PowerCLIP augments standard CLIP training with a region-phrase alignment loss that pairs SAM-generated image regions with syntactic phrases extracted from captions.
PowerCLIP extends OpenCLIP with three key components:
- SAM region extraction -- Segment Anything Model generates semantic regions per image, converted to patch-grid token indices (CSR format).
- Parse-tree phrase extraction -- spaCy-based constituency parsing extracts NP/PP/VP/S phrases from captions, aligned to the CLIP tokenizer.
- Softplus region-phrase scoring -- A softplus-based scoring function aligns region features with phrase features during training.
The model uses average pooling for both vision and text encoders (instead of CLIP's default CLS/EoT token pooling).
| Link | |
|---|---|
| Pre-trained model (SAM) | KMasaki/PowerCLIP-ViT-B-16-CC12M |
| Pre-trained model (SAM2) | KMasaki/PowerCLIP-SAM2-ViT-B-16-CC12M |
| Pre-processed dataset (SAM) | KMasaki/cc12m-sam-parse-tree |
| Pre-processed dataset (SAM2) | KMasaki/cc12m-sam2-parse-tree |
pip install -r requirements.txt
python -m spacy download en_core_web_smNote: The pre-processed CC12M datasets (the output of the steps below) are publicly available on Hugging Face:
- SAM regions: KMasaki/cc12m-sam-parse-tree
- SAM2 regions: KMasaki/cc12m-sam2-parse-tree
You can skip this section if you use the pre-processed datasets directly.

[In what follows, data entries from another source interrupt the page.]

--- src/rtl/cordic_bus_bridge_if.sv ---
// Host-side register bus of the CORDIC bridge: single-outstanding valid/ready
// request/response channel plus the sticky interrupt line.
interface cordic_bus_bridge_if #(
  parameter int p_WIDTH = 32
);
  logic               req_valid;
  logic               req_ready;
  logic               req_write;
  logic [2:0]         req_addr;
  logic [p_WIDTH-1:0] req_wdata;
  logic               rsp_valid;
  logic               rsp_ready;
  logic [p_WIDTH-1:0] rsp_rdata;
  logic               rsp_err;
  logic               host_irq;

  modport master (
    output req_valid, req_write, req_addr, req_wdata, rsp_ready,
    input  req_ready, rsp_valid, rsp_rdata, rsp_err, host_irq
  );

  modport slave (
    input  req_valid, req_write, req_addr, req_wdata, rsp_ready,
    output req_ready, rsp_valid, rsp_rdata, rsp_err, host_irq
  );
endinterface

--- src/rtl/cordic_bus_bridge.sv ---
// Bus-side endpoint of the CORDIC controller: operand/control registers for the
// host, controller flag write-back merge, result readback and sticky host IRQ.
module cordic_bus_bridge #(
  parameter int p_WIDTH = 32
) (
  input  logic                clk,
  input  logic                rst,
  cordic_bus_bridge_if.slave  bus,
  output logic [p_WIDTH-1:0]  xInput,
  output logic [p_WIDTH-1:0]  yInput,
  output logic [p_WIDTH-1:0]  zInput,
  output logic [p_WIDTH-1:0]  controlRegisterInput,
  input  logic [p_WIDTH-1:0]  xResult,
  input  logic [p_WIDTH-1:0]  yResult,
  input  logic [p_WIDTH-1:0]  zResult,
  input  logic [p_WIDTH-1:0]  controlRegisterOutput,
  input  logic                controlRegisterWriteEnable,
  input  logic                interrupt
);

  typedef enum logic {
    s_idle,
    s_resp
  } state_t;

  state_t             state, state_nxt;
  logic               accept;
  logic               busy;
  logic               wr_err;
  logic               wr_ok;
  logic [1:0]         w1c;
  logic [p_WIDTH-1:0] rd_mux;
  logic               interrupt_q;
  logic               irq_pending;
  logic               err_pending;

  // NOTE: every flop uses non-blocking assignments so all registers update
  // together on the edge regardless of process ordering.
  always_ff @(posedge clk or posedge rst) begin
    if (rst) state <= s_idle;
    else     state <= state_nxt;
  end

  // NOTE: the default assignment up front keeps this block purely combinational
  // on every path; leaving it out would infer a latch.
  always_comb begin
    state_nxt = state;
    case (state)
      s_idle:  if (bus.req_valid) state_nxt = s_resp;
      s_resp:  if (bus.rsp_ready) state_nxt = s_idle;
      default: state_nxt = s_idle;
    endcase
  end

  always_comb begin
    bus.req_ready = (state == s_idle);
    bus.rsp_valid = (state == s_resp);
  end

  assign accept = bus.req_ready & bus.req_valid;
  // Busy is judged on the shadow as it stood before this cycle's update.
  assign busy   = ~controlRegisterInput[16];

  always_comb begin
    wr_err = 1'b0;
    case (bus.req_addr)
      3'd0, 3'd1, 3'd2: wr_err = busy;
      3'd3:             wr_err = busy & bus.req_wdata[0];
      3'd4, 3'd5, 3'd6: wr_err = 1'b1;
      default:          wr_err = 1'b0;
    endcase
  end

  assign wr_ok = accept & bus.req_write & ~wr_err;
  assign w1c   = (wr_ok && bus.req_addr == 3'd7) ? bus.req_wdata[1:0] : 2'b00;

  always_comb begin
    rd_mux = '0;
    case (bus.req_addr)
      3'd0: rd_mux = xInput;
      3'd1: rd_mux = yInput;
      3'd2: rd_mux = zInput;
      3'd3: rd_mux = controlRegisterInput;
      3'd4: rd_mux = xResult;
      3'd5: rd_mux = yResult;
      3'd6: rd_mux = zResult;
      default: begin
        rd_mux[0] = irq_pending;
        rd_mux[1] = err_pending;
      end
    endcase
  end

  always_ff @(posedge clk or posedge rst) begin
    if (rst) begin
      bus.rsp_rdata <= '0;
      bus.rsp_err   <= 1'b0;
    end else if (accept) begin
      bus.rsp_rdata <= bus.req_write ? '0 : rd_mux;
      bus.rsp_err   <= bus.req_write & wr_err;
    end
  end

  always_ff @(posedge clk or posedge rst) begin
    if (rst) begin
      xInput <= '0;
      yInput <= '0;
      zInput <= '0;
    end else if (wr_ok) begin
      case (bus.req_addr)
        3'd0:    xInput <= bus.req_wdata;
        3'd1:    yInput <= bus.req_wdata;
        3'd2:    zInput <= bus.req_wdata;
        default: ;
      endcase
    end
  end

  // Host owns [15:0] (start/stop self-clear), controller owns the upper flags.
  always_ff @(posedge clk or posedge rst) begin
    if (rst) begin
      controlRegisterInput     <= '0;
      controlRegisterInput[16] <= 1'b1;
    end else begin
      controlRegisterInput[1:0] <= 2'b00;
      if (wr_ok && bus.req_addr == 3'd3)
        controlRegisterInput[15:0] <= bus.req_wdata[15:0];
      if (controlRegisterWriteEnable)
        controlRegisterInput[p_WIDTH-1:16] <= controlRegisterOutput[p_WIDTH-1:16];
    end
  end

  // Set events dominate a simultaneous write-1-to-clear.
  always_ff @(posedge clk or posedge rst) begin
    if (rst) begin
      interrupt_q <= 1'b0;
      irq_pending <= 1'b0;
      err_pending <= 1'b0;
    end else begin
      interrupt_q <= interrupt;
      irq_pending <= (interrupt & ~interrupt_q) | (irq_pending & ~w1c[0]);
      err_pending <= (accept & bus.req_write & wr_err) | (err_pending & ~w1c[1]);
    end
  end

  assign bus.host_irq = irq_pending | err_pending;

endmodule

--- src/flat_wrapper.sv ---
// flat-port wrapper written by rule: the top's interface ports become plain ports
module cordic_bus_bridge_flat 
#(
  parameter int p_WIDTH = 32
)
  (clk, rst, xInput, yInput, zInput, controlRegisterInput, xResult, yResult, zResult, controlRegisterOutput, controlRegisterWriteEnable, interrupt, bus_req_valid, bus_req_write, bus_req_addr, bus_req_wdata, bus_rsp_ready, bus_req_ready, bus_rsp_valid, bus_rsp_rdata, bus_rsp_err, bus_host_irq);
  cordic_bus_bridge_if #(.p_WIDTH(p_WIDTH)) bus_i ();
  input  logic clk;
  input  logic rst;
  output logic [p_WIDTH-1:0] xInput;
  output logic [p_WIDTH-1:0] yInput;
  output logic [p_WIDTH-1:0] zInput;
  output logic [p_WIDTH-1:0] controlRegisterInput;
  input  logic [p_WIDTH-1:0] xResult;
  input  logic [p_WIDTH-1:0] yResult;
  input  logic [p_WIDTH-1:0] zResult;
  input  logic [p_WIDTH-1:0] controlRegisterOutput;
  input  logic controlRegisterWriteEnable;
  input  logic interrupt;
  input wire logic [$bits(bus_i.req_valid)-1:0] bus_req_valid;
  input wire logic [$bits(bus_i.req_write)-1:0] bus_req_write;
  input wire logic [$bits(bus_i.req_addr)-1:0] bus_req_addr;
  input wire logic [$bits(bus_i.req_wdata)-1:0] bus_req_wdata;
  input wire logic [$bits(bus_i.rsp_ready)-1:0] bus_rsp_ready;
  output wire logic [$bits(bus_i.req_ready)-1:0] bus_req_ready;
  output wire logic [$bits(bus_i.rsp_valid)-1:0] bus_rsp_valid;
  output wire logic [$bits(bus_i.rsp_rdata)-1:0] bus_rsp_rdata;
  output wire logic [$bits(bus_i.rsp_err)-1:0] bus_rsp_err;
  output wire logic [$bits(bus_i.host_irq)-1:0] bus_host_irq;
  assign bus_i.req_valid = bus_req_valid;
  assign bus_i.req_write = bus_req_write;
  assign bus_i.req_addr = bus_req_addr;
  assign bus_i.req_wdata = bus_req_wdata;
  assign bus_i.rsp_ready = bus_rsp_ready;
  assign bus_req_ready = bus_i.req_ready;
  assign bus_rsp_valid = bus_i.rsp_valid;
  assign bus_rsp_rdata = bus_i.rsp_rdata;
  assign bus_rsp_err = bus_i.rsp_err;
  assign bus_host_irq = bus_i.host_irq;
  cordic_bus_bridge #(.p_WIDTH(p_WIDTH)) u_core (.clk(clk), .rst(rst), .bus(bus_i), .xInput(xInput), .yInput(yInput), .zInput(zInput), .controlRegisterInput(controlRegisterInput), .xResult(xResult), .yResult(yResult), .zResult(zResult), .controlRegisterOutput(controlRegisterOutput), .controlRegisterWriteEnable(controlRegisterWriteEnable), .interrupt(interrupt));
endmodule
--- config.mk ---
export PLATFORM = sky130hd
export DESIGN_NAME = cordic_bus_bridge_flat
export DESIGN_NICKNAME = d
export VERILOG_FILES = /design/src/rtl/cordic_bus_bridge_if.sv /design/src/rtl/cordic_bus_bridge.sv /design/src/flat_wrapper.sv
export SDC_FILE = /design/constraint.sdc
export NUM_CORES = 1
export LEC_CHECK = 0
export BUFFER_PORTS_ARGS = -buffer_cell sky130_fd_sc_hd__buf_2
export CAP_MARGIN = 0
export CORE_MARGIN = 2
export CORE_UTILIZATION = 40
export DETAILED_ROUTE_END_ITERATION = 10
export MAX_ROUTING_LAYER = met4
export PLACE_DENSITY = 0.69
export SYNTH_ARGS = -nofsm -noshare
export SYNTH_HDL_FRONTEND = slang
export SYNTH_SLANG_ARGS = --single-unit
export TNS_END_PERCENT = 30
--- constraint.sdc ---
create_clock -name clk -period 5.6 [get_ports clk]
set_input_delay 1.12 -clock clk [delete_from_list [all_inputs] [get_ports clk]]
set_output_delay 1.12 -clock clk [all_outputs]
set_load 0.01 [all_outputs]
==> results of run 1 <==
==> cells in the mapped netlist (3+ instances only) <==
cell / instances
a221oi_1: 14
a22o_1: 6
buf_1: 5
buf_2: 16
buf_8: 3
clkbuf_1: 15
dfrtp_1: 164
inv_1: 9
mux2_1: 8
mux2_2: 99
mux2_4: 30
mux2i_1: 56
mux4_2: 19
nand2_1: 36
nand3_1: 3
nor2_1: 10
nor2b_1: 5
o21ai_0: 35
o22ai_1: 9
o2bb2ai_1: 16
o32ai_1: 4
==> registers in the layout (all words and copies together) (netlist names), 32 cells and up <==
register                     cells
u_core.xInput                   32
u_core.controlRegisterInput     32
u_core.bus.rsp_rdata            32
u_core.zInput                   32
u_core.yInput                   32
==> worst reg2reg max path: stages (launching register included) <==
cell and delay [ps]:
dfstp_2 550, inv_1 90, o22ai_2 240, or4b_4 870
mux2_4 440
==> routing by layer <==
layer | global-route usage (%) | wire (um) | vias to the layer above
li1 | - | - | 2799
met1 | 29.3 | 10200 | 3240
met2 | 38.8 | 12300 | 244
met3 | 4.48 | 1170 | 30
met4 | 7.75 | 519 | 0
met5 | - | 0 | -
==> cell type report <==
class,instances,area [um^2],area share [%]
tap,265,332,3.17
clock buffer,22,484,4.63
clock inverter,10,144,1.37
multi-input combinational,372,3650,34.9
timing repair buffer,328,1680,16.1
inverter,9,38.8,0.371
sequential,165,4130,39.5
antenna,1,2.50,0.0239
==> placed cells by master, fill, tap and decap left out, types with 2 or more instances in the layout <==
master      netlist  layout
buf_2            16     316
dfrtp_1         164     164
mux2_2           99      99
mux2i_1          56      56
nand2_1          36      35
o21ai_0          35      35
mux2_4           30      30
mux4_2           19      19
clkbuf_16         0      17
o2bb2ai_1        16      16
a221oi_1         14      14
buf_4             2      11
nor2_1           10      10
o22ai_1           9       9
inv_1             9       8
mux2_1            8       8
a22o_1            6       6
nor2b_1           5       4
o32ai_1           4       4
clkbuf_8          0       4
nand3_1           3       3
inv_6             0       3
bufinv_16         0       3
clkinvlp_4        0       3
nand3b_1          2       2
nand2b_1          2       2
and2_1            2       2
a21o_1            2       2
a21oi_1           2       2
o21bai_1          2       2
==> stage by stage <==
stage          instances  utilization [%]  hold WS, ps  cell area, um^2
3_5_place_dp        1139             50.2          465             9830
6_report            1172             53.4          477            10500
2_1_floorplan        587                -          465             8010
5_1_grt             1172             53.4          499            10500
3_3_place_gp        1139             50.2          458             9830
4_1_cts             1171             53.4          480            10500
==> cells by family after synthesis <==
group,count (synthesis),synth area share (%)
and+or+nand+nor,66,3.87
DFF,165,51.6
AOI/OAI and AO/OA,94,8.46
buffers and inverters,50,3.11
muxes,212,33.0
==> how the worst max path moves through the flow <==
stage | slack, ps | startpoint | end
2_1_floorplan | 20 | rst | u_core.bus.rsp_err$_DFFE_PP0P_
6_report | 2470 | bus_req_addr[1] | u_core.bus.rsp_rdata[19]$_DFFE_PP0P_
5_1_grt | 2280 | bus_req_addr[2] | u_core.yInput[24]$_DFFE_PP0P_
3_3_place_gp | 2010 | bus_req_addr[2] | u_core.yInput[17]$_DFFE_PP0P_
3_5_place_dp | 1960 | bus_req_addr[2] | u_core.yInput[3]$_DFFE_PP0P_
4_1_cts | 2440 | bus_req_addr[2] | u_core.yInput[26]$_DFFE_PP0P_
==> where the power goes <==
part | internal (mW) | switching (mW)
combinational | 0.383 | 0.369
sequential | 1.37 | 0.126
clock | 0.753 | 0.497
==> qor.yml, run 1 <==
die_w_um: 146
timing.final.ws_setup_ps: 2470
row_count: 51
grt_pass1_vias: 6470
cts_max_level: 4
ys_warn_count: 0
slew_headroom_pct: 31.8
post_cts_resize_count: 0
numCtsBuffers: 17
cts_buffer_depth: 2
coreArea_mm2: 0.0196
finalCriticalPeriod_ps: 3130
worst_pin_slew_ps: 1020
hold_class: "reg2reg"
power_per_cell_area_mw_per_mm2: 334
cts_root_buf: "clkbuf_16"
pre_cts_slack_ps: 1960
final.setup_skew_ps: 8.44
grt_pass1_wl_um: 37300
grt_usage_pct: 23.5
regToRegEndpoint: "u_core.xInput[14]$_DFFE_PP0P_"
critPathSlowestCell: "nor2b_2"
synth_top_area_share_pct: 51.2
place_congestion: 0.830
clk_pin_slew_ps: 70
die_h_um: 146
dr.pass1.iters: 4
synth_edf_count: 0
initial_core_util_pct: 40.9
vdd_drop_max_mv: 0.197
wl_um: 24200
endpoint_kind: "flip-flop"
min-delay-start: "u_core.bus.rsp_rdata[22]$_DFFE_PP0P_"
post-cts-setup-buffers: 0
p_total_mw: 3.49
ys_ff_latch: 165
layout-drive-gt1-share_pct: 57.0
grt_max_degree: 166
syn_avg_cell_area_um2: 13.6
finalSetupViolations: 0
r2r-start: "u_core.controlRegisterInput[16]$_DFFE_PP1P_"
wl_per_cell_um: 20.7
insertion_delay_ps: 420
min_to: "u_core.bus.rsp_rdata[22]$_DFFE_PP0P_"
cp.arrival_ps: 3460
p_leak_nw: 5.50
overflow: 0
area_growth_syn_to_layout_pct: 30.6
drt_iter0_drc: 214
cts_hold_buf: 0
die_area_mm2: 0.0212
reg2reg_depth: 4
antenna_found_initial: 1
vias_per_cell: 5.39
period_share_pct: 55.8
layout.nets: 1063
cap_viol_max_count: 0
clock_sinks: 165
path_buf_inv: 2
hold_depth: 2
worst_path_largest_cell_delay_ps: 810
crit_fanout: 35
r2r_slack_ps: 3300
synth_area_leader_cell: "dfrtp_1"
cp_top_family: "buffers and inverters"
synth_fp_nets: 757
rsz0062_at_grt: "no"
yosysSeqAreaShare_pct: 51.6
io_buffers: 317
synth_area_leaders: "dfrtp_1 (51%), mux2_2 (14%), mux2i_1 (7.0%), mux2_4 (5.6%), mux4_2 (5.3%)"
num_io_pins: 334
vias: 6313
worst-path-stages: 6
path_class: "in2reg"
syn_inst: 587
drc: 0
timing.final.hold_violations: 0
synthFlopType: "dfrtp_1"
ys_types: 39
tns_ps: 0
status: "complete, no violations"
async_reset_ff_share_pct: 100
max_freq_mhz: 320
crit_path_start_kind: "input pin"
fillers: 1713
finalMaxSlewViolations: 0
synthesis.area_mm2: 0.00801
crit_required_ps: 5940
tritoncts: "yes"
postRouteAntennaNets: 0
path_cells: "buf_2 -> buf_4 -> nor2b_2 -> a22o_1 -> a221oi_1 -> o21ai_0"
dp_hpwl_um: 16600
Power figures use the tool's default switching activity.
==> run 2: changes to the inputs <==
- PLACE_DENSITY: 0.69 -> 0.67
- clock period: 5.6 -> 3 ns (I/O delays scaled with it)
==> run 2 against run 1 <==
Flip-flop and latch count did not move. Worst hold slack got worse by 190 ps. Via count barely moved. Final cell count rose by 1.5%. Critical path depth fell by 1. Non-clock buffer count rose by 15. Highest routed layer unchanged.
==> qor.yml, run 2 (synthesis results as in run 1) <==
critPathCapture: "u_core.xInput[14]$_DFFE_PP0P_"  # was u_core.bus.rsp_rdata[19]$_DFFE_PP0P_
clock_sinks: 165  # unchanged
cts_root_buf: "clkbuf_16"  # unchanged
reg2reg_depth: 5  # was 4
tritoncts: "yes"  # unchanged
internal_power_mw: 4.99  # was 2.50 mW
post-cts-setup-buffers: 0  # unchanged
final_common_cell: "buf_2"  # unchanged
antenna_found_initial: 3  # was 1
finalSetupViolations: 0  # unchanged
placed_cell_area_mm2: 0.00997  # was 0.00983 mm^2
coreArea_mm2: 0.0196  # unchanged
postRouteAntennaNets: 0  # unchanged
crit_path_start_kind: "flip-flop"  # was input pin
pwr-share-comb_pct: 20.7  # was 21.5%
grt.busiest_layer: "met2"  # unchanged
p_sw_share_pct: 27.4  # was 28.4%
r2r-start: "u_core.controlRegisterInput[16]$_DFFE_PP1P_"  # unchanged
p_sw_mw: 1.89  # was 0.992 mW
finalCriticalPeriod_ps: 2300
cts_buffer_depth: 2  # unchanged
path_class: "reg2reg"  # was in2reg
critPathSlowestCell: "or4b_2"  # was nor2b_2
die_h_um: 146  # unchanged
wl_um: 24700  # was 24200 um
num_io_pins: 334  # unchanged
layout-drive-gt1-share_pct: 57.8  # was 57.0%
final.setup_skew_ps: 11.1  # was 8.44 ps
rsz0062_at_grt: "no"  # unchanged
dr.pass1.iters: 5  # was 4
drt_iter0_drc: 226  # was 214
initial_core_util_pct: 40.9  # unchanged
postLayoutCoreUtil_pct: 54.6  # was 53.4%
timing.final.hold_violations: 0  # unchanged
clk_pin_slew_ps: 70  # about the same
grtUsageMet3_pct: 4.14  # was 4.48%
use_met2_pct: 38.5  # was 38.8%
layout.cells.most_common_list: "buf_2 (316), dfrtp_1 (164), mux2_2 (99), mux2i_1 (56)"  # unchanged
p_total_mw: 6.87  # was 3.49 mW
power_per_cell_area_mw_per_mm2: 643  # was 334 mW/mm^2
vdd_drop_max_mv: 0.369  # was 0.197 mV
r2r_slack_ps: 700  # was 3300 ps
wl_per_cell_um: 20.7  # about the same
post_cts_resize_count: 0  # unchanged
cts_max_level: 4  # unchanged
worst_pin_slew_ps: 866  # was 1020 ps
grt_pass1_vias: 6499  # was 6470
area_growth_syn_to_layout_pct: 33.5  # was 30.6%
clkPwrFrac_pct: 38.7  # was 35.8%
io_buffers: 317  # unchanged
status: "complete, no violations"  # unchanged
crit_fanout: 19  # was 35
critPathLaunch: "u_core.controlRegisterInput[16]$_DFFE_PP1P_"  # was bus_req_addr[1]
vias_per_cell: 5.31  # was 5.39
crit_required_ps: 3300  # was 5940 ps
place_congestion: 0.803  # was 0.830
cts_hold_buf: 0  # unchanged
die_area_mm2: 0.0212  # unchanged
fin_area_mm2: 0.0107  # was 0.0105 mm^2
grt_pass1_wl_um: 38000  # was 37300 um
tns_ps: 0  # unchanged
die_w_um: 146  # unchanged
hold_class: "in2async"  # was reg2reg
slew_headroom_pct: 42.1  # was 31.8%
p_seq_share_pct: 40.6  # was 42.7%
row_count: 51  # unchanged
grt_usage_pct: 23.9  # was 23.5%
numCtsBuffers: 17  # unchanged
period_share_pct: 76.7
cap_viol_max_count: 0  # unchanged
grt_max_degree: 55  # was 166
path_cells: "inv_1 -> o22ai_2 -> or4b_2 -> buf_4 -> mux2_4"  # was buf_2 -> buf_4 -> nor2b_2 -> a22o_1 -> a221oi_1 -> o21ai_0
layout.nets: 1078  # was 1063
overflow: 0  # unchanged
use_met1_pct: 30.4  # was 29.3%
vias: 6310  # was 6313
dp_hpwl_um: 17900  # was 16600 um
insertion_delay_ps: 420  # about the same
max_freq_mhz: 435
drc: 0  # unchanged
endpoint_kind: "flip-flop"  # unchanged
finalMaxSlewViolations: 0  # unchanged
p_leak_nw: 5.62  # was 5.50 nW
regToRegEndpoint: "u_core.xInput[14]$_DFFE_PP0P_"  # unchanged
worst_path_largest_cell_delay_ps: 640  # was 810 ps
cp.arrival_ps: 2600  # was 3460 ps
run 2: changes by cell type in the layout (fill, tap and decap cells not counted), sizes merged:
cell      before  now
diode          1    3
clkinvlp       3    2
bufinv         3    7
buf          328  343
clkinv         2    1
clkbuf        22   19
inv           11   12
run 2: routing by layer:
metal,vias to the layer above,wire length [um]
li1,2837,-
met1,3223,10800
met2,217,12100
met3,33,1170
met4,0,562
met5,-,0
run 2: worst min-delay path by stage:
stage	endpoint
floorplan	u_core.err_pending$_DFF_PP0_
global placement	u_core.bus.rsp_rdata[27]$_DFFE_PP0P_
detailed placement	u_core.bus.rsp_rdata[27]$_DFFE_PP0P_
CTS	u_core.interrupt_q$_DFF_PP0_
global route	u_core.interrupt_q$_DFF_PP0_
finish	u_core.zInput[23]$_DFFE_PP0P_
run 2: final cells by class:
class	count	area, um^2
Fill cell	1758	8900
Clock inverter	13	264
Multi-Input combinational cell	372	3650
Clock buffer	19	453
Inverter	9	37.5
Timing Repair Buffer	343	1820
Tap cell	265	332
Sequential cell	165	4130
Antenna cell	3	7.51
run 2: metrics by stage:
step / instances / hold WS, ps / worst slack (ps)
floorplan: 587 / 465 / 302
detailed placement: 1154 / 465 / 404
finish: 1189 / 288 / 700
global placement: 1154 / 458 / 391
global route: 1189 / 278 / 654
CTS: 1186 / 277 / 721
run 2: power groups by stage:
stage | clock network (mW) | logic [mW] | registers [mW]
2_1_floorplan | 0 | 0.646 | 2.94
3_3_place_gp | 0 | 1.41 | 2.81
3_5_place_dp | 0 | 1.44 | 2.82
4_1_cts | 2.71 | 1.44 | 2.79
5_1_grt | 2.81 | 1.53 | 2.84
6_report | 2.66 | 1.42 | 2.79
run 2: worst max-delay path: cells and delay by family (launching register included):
family	cells	cell delay, ps
muxes	1	340
and+or+nand+nor	1	640
DFF	1	560
AOI/OAI and AO/OA	1	240
buffers and inverters	2	380
==> run 3: changes to the inputs <==
- clock period: 3 -> 2.35 ns (I/O delays scaled with it)
==> run 3 against run 2 <==
Register-to-register slack got worse by 520 ps. Highest routed layer unchanged. Global-route usage increased by 0.15 points. Flip-flop and latch count unchanged. Final cell count increased by 0.25%. Power increased by 20%. Utilization about the same. Non-clock buffer count increased by 5. Clock skew decreased by 0.99 ps. Worst hold slack got worse by 260 ps.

PowerCLIP uses WebDataset tar archives. Starting from a standard image-text WebDataset (.jpg, .txt, .json per sample), run the following two preprocessing steps:
Adds .njson files containing phrase token indices (CSR format) to each tar.
python -m training.precompute_parse_tree \
--data /path/to/cc12m-wds/ \
--model ViT-B-16 \
--workers 4Output directory: cc12m-wds_parse_tree/
Reads the parse-tree tar and adds .samlens.npy + .samcat.npy (region token indices in CSR format) per sample.
Using SAM (multi-GPU):
torchrun --nproc_per_node 8 -m training.precompute_sam \
--src-dir /path/to/cc12m-wds_parse_tree \
--out-dir /path/to/cc12m-wds_sam_parse_tree \
--patch-size 16 --image-size 224Using SAM2 (multi-GPU):
torchrun --nproc_per_node 8 -m training.precompute_sam2 \
--src-dir /path/to/cc12m-wds_parse_tree \
--out-dir /path/to/cc12m-wds_sam2_parse_tree \
--patch-size 16 --image-size 224Each sample in the final tar contains:
{key}.jpg # Image
{key}.txt # Caption
{key}.json # Metadata
{key}.njson # Parse-tree phrase indices (CSR)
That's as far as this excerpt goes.